Executive Assistant Duties & Responsibilities

This job generally requires the ability to do the following work:

  • Review documents
  • Accounting/bookkeeping
  • Calendar management
  • Conduct research
  • Client relations
  • Design and maintain a filing system
  • Handle information requests
  • Organize meetings
  • Keep records
  • Arrange travel plans
  • Typing
  • Event planning
  • Prepare statistical reports
  • Processing expense reports
  • Take meeting minutes

Executive assistant duties include the same duties performed by administrative assistants: making and accepting phone calls; sending memos, emails, and letters on behalf of the executive; receiving visitors; handling scheduling; and more.

Executive Assistants act as gatekeepers, making decisions about who gets access to the executive and what information the executive receives.

They often conduct research and prepare reports that influence company policy.
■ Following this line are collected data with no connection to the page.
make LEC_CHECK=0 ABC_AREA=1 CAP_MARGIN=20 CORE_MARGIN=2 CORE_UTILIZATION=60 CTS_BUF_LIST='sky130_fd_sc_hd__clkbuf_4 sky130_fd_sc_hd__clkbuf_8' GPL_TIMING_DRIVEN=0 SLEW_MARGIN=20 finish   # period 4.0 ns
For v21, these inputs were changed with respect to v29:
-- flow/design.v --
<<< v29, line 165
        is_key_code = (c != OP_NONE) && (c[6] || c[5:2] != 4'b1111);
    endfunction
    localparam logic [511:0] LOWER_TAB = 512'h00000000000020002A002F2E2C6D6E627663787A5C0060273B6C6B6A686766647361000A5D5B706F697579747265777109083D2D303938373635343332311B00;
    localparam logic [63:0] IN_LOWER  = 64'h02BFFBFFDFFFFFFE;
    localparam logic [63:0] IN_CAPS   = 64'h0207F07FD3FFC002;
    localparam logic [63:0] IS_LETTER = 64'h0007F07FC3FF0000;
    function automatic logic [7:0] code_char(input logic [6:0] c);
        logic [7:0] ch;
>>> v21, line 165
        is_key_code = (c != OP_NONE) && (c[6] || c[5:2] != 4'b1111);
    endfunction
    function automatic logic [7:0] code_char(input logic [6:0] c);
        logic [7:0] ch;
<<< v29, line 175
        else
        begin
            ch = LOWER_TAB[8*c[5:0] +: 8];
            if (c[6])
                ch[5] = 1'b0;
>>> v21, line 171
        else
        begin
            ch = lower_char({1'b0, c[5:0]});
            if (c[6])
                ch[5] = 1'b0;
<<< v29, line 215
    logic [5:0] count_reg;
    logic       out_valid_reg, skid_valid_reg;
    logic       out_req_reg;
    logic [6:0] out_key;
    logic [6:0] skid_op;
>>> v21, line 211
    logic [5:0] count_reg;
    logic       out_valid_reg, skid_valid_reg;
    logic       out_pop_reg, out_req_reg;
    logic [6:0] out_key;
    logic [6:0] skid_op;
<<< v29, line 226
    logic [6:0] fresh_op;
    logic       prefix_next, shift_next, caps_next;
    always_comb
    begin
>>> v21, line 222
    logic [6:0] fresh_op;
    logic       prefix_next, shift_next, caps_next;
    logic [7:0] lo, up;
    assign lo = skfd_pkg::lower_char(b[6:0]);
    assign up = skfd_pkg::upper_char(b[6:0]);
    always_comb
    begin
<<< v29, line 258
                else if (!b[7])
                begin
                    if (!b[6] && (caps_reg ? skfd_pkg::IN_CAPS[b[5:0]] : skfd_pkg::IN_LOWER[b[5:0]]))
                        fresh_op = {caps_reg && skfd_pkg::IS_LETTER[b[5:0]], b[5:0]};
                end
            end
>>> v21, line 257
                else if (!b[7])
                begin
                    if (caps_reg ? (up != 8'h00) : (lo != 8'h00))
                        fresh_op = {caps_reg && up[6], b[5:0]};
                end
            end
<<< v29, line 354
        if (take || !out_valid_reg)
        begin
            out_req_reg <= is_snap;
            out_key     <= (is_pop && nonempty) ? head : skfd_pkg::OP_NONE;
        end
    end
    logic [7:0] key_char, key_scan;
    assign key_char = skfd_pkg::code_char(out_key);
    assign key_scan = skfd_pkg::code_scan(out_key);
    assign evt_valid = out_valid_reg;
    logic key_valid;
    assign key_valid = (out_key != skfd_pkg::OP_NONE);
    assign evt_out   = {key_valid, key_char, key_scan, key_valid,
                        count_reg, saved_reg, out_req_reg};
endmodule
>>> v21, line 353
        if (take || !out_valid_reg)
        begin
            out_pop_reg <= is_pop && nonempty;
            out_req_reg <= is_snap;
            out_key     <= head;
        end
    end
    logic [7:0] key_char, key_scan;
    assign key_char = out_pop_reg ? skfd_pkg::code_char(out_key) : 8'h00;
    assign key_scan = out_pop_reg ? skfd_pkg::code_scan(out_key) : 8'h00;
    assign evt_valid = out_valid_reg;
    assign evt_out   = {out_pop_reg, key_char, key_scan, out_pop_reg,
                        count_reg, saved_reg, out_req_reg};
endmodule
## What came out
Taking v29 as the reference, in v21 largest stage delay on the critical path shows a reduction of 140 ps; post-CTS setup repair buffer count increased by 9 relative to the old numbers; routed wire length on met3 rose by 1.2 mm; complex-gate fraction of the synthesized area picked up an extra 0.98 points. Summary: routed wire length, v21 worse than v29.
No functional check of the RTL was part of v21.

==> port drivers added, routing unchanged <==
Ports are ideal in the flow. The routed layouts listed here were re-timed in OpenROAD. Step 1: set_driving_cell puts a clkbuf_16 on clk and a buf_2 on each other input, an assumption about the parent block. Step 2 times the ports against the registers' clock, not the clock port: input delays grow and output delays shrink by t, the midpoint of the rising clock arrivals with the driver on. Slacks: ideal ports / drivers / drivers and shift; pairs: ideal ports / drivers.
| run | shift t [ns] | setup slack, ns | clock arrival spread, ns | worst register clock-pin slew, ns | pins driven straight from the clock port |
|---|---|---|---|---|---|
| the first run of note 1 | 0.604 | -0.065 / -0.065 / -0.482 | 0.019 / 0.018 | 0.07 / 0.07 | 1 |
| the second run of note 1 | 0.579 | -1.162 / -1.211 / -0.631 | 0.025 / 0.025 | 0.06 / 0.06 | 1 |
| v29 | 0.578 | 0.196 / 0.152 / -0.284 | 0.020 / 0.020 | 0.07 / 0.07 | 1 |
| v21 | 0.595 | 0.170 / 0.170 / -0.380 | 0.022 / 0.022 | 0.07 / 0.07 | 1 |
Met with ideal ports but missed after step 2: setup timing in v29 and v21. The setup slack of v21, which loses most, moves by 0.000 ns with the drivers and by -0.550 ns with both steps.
These responsibilities mean that executive assistants must thoroughly understand their employer’s work. As a result, these workers also can act as a liaison between the executive and the rest of the clerical staff.

Executive Assistant Salary

Executive assistants earned a median annual salary of $63,110 in 2020, which puts them just on the outside of the top 10% of earners among all secretaries and administrative assistants:

  • Median Annual Salary: $63,110 ($30.34/hour)
  • Top 10% Annual Salary: $94,830 ($45.59/hour)
  • Bottom 10% Annual Salary: $39,350 ($18.92/hour)
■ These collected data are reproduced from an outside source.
From an optimization exercise on the open Yosys and OpenROAD flow, aimed at small area, a short achievable clock period and few clock cycles per item; shortcuts taken in it are not production practice. Function was checked by simulation only, so behaviour that the tests miss may differ from the original. Power is estimated from default activity; no workload was simulated.

==> flow/design.v <==
`default_nettype none
package dmem_ctrl_pkg;
  localparam logic [2:0] F3_B  = 3'b000;
  localparam logic [2:0] F3_H  = 3'b001;
  localparam logic [2:0] F3_W  = 3'b010;
  localparam logic [2:0] F3_BU = 3'b100;
  localparam logic [2:0] F3_HU = 3'b101;
  localparam int STATE_W = 2;
  localparam logic [STATE_W-1:0] S_IDLE = 2'd0;
  localparam logic [STATE_W-1:0] S_WAIT = 2'd1;
  localparam logic [STATE_W-1:0] S_RESP = 2'd2;
endpackage
`default_nettype wire
`default_nettype none
import dmem_ctrl_pkg::*;
module dmem_lane_fmt
(
  input  logic        we,
  input  logic [2:0]  funct3,
  input  logic [1:0]  addr_lo,
  input  logic [31:0] wdata,
  output logic [3:0]  byte_en,
  output logic [31:0] wdata_lane,
  output logic        err
);
  logic w_illegal;
  logic w_misaligned;
  always_comb begin
    w_illegal    = 1'b0;
    w_misaligned = 1'b0;
    byte_en      = 4'b0000;
    wdata_lane   = wdata;
    case (funct3)
      F3_B: begin
        byte_en    = 4'b0001 << addr_lo;
        wdata_lane = {4{wdata[7:0]}};
      end
      F3_H: begin
        w_misaligned = addr_lo[0];
        byte_en      = addr_lo[1] ? 4'b1100 : 4'b0011;
        wdata_lane   = {2{wdata[15:0]}};
      end
      F3_W: begin
        w_misaligned = |addr_lo;
        byte_en      = 4'b1111;
      end
      F3_BU: w_illegal = we;
      F3_HU: begin
        w_illegal    = we;
        w_misaligned = addr_lo[0];
      end
      default: w_illegal = 1'b1;
    endcase
    err = w_illegal | w_misaligned;
    if (err || !we) byte_en = 4'b0000;
  end
endmodule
Education, Training, & Certification

There are few educational requirements to getting started as a secretary, but achieving a position as an executive assistant usually comes only after several years of experience.

  • Education: A high school diploma is enough for most entry-level jobs, but those with associate’s or bachelor’s degrees in business-related fields will be more marketable.
  • Certification: No one needs to be certified to be an executive assistant, but there are certifications available through online courses for most software programs that require proficiency. Such certifications can make a job candidate more appealing.
  • Training: Experience and trust is gained by doing the job, are executive assistants generally have proven themselves over an extended period of time.
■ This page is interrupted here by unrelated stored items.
This is an optimization exercise on Yosys and OpenROAD, whose aim is small area, not a production implementation. Function was checked by simulation only, so behaviour that the tests miss may differ from the original. Power is estimated from default activity; no workload was simulated.

Setup of north:
==> flow/design.v (excerpt) <==
module frameSource (
  input  wire                 CLK,
  input  wire                 RST,
  input  wire                 nimIn,
  input  wire                 regTrigger,
  input  wire  [FRAMES_W-1:0] frameCount,
  input  wire                 txFull,
  output wire                 nimOut,
  output wire                 txWr,
  output wire  [BYTE_W-1:0]   txData
);
Size: about 210 flip-flops.
==> flow/config.mk <==
export PLATFORM = sky130hd
export DESIGN_NAME = frameSource
export DESIGN_NICKNAME = frameSource
export VERILOG_FILES = /design/flow/design.v
export SDC_FILE = /design/flow/constraint.sdc
export NUM_CORES = 4
export LEC_CHECK = 0
export CAP_MARGIN = 20
export CORE_MARGIN = 2
export CORE_UTILIZATION = 70
export CTS_BUF_LIST = sky130_fd_sc_hd__clkbuf_4
export SLEW_MARGIN = 20
==> flow/constraint.sdc <==
create_clock -name core_clock -period 5.0 [get_ports {CLK}]
set_input_delay 1.0000 -clock core_clock [delete_from_list [all_inputs] [get_ports {CLK}]]
set_output_delay 1.0000 -clock core_clock [all_outputs]
set_load 0.01 [all_outputs]
run.sh (not shown) runs the stock make flow with config.mk's settings and CLKGATE_MAP_FILE= SYNTH_SCRIPT=/design/flow/synth_recipe.tcl, a recipe that flattens the netlist after the stock synthesis.
north: PASS, flow complete, no timing, DRC or antenna violations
Executive Assistant Skills & Competencies

Typing, filing, and other clerical skills are important, but the best executive assistants often have strong personalities that are exhibited through several beneficial soft skills:

  • Communication skills: Executive assistants often serve as a gatekeeper, deciding which messages and which visitors or callers need to go directly to their employer and which need to redirected or handled in some other way. This involves the ability to quickly glean information from those demanding time from their boss.
  • Time management: Anyone managing another person’s time, as executive assistants often do for their bosses, also need to be good at managing their own time.
  • Trustworthiness: Executive assistants often have access to sensitive information, and the executives they work for need to trust them fully in order for them to be as efficient as possible at their jobs.
  • Multitasking: Executive assistants are regularly handling more than one task at a time while keeping tabs on their bosses’ schedules and keeping them on track.

Job Outlook

Job opportunities for executive secretaries and administrative assistants are expected to decline by about 20% for the decade ending in 2029, according to the U.S. Bureau of Labor Statistics. This is far worse than the 4% growth projected for all occupations and significantly worse than the 9% decline projected for all secretaries and assistants.

The decline is attributed to the increase in the number of managers in an organization who share one assistant. This is more possible because mobile and other electronic communications have made it so executives are more likely to handle their own correspondence and scheduling.

Work Environment

Executive assistants typically are working in an office setting and interacting with visitors, callers, and other executives in addition to their own bosses. Work can be fast-paced and demanding, and the gatekeeper role sometimes requires executive assistants to say no to people who don’t want to take no for an answer.

Work Schedule

Hours often follow typical those of a typical business work week. However, executives who work late sometimes expect their executive assistants also to be available after hours.

How to Get the Job

APPLY Apply directly with firms or review openings on sites like Indeed, Monster, and Glassdoor.

GET REFERENCES Be prepared with people who can attest to your trustworthiness and reliability—important traits for an assistant.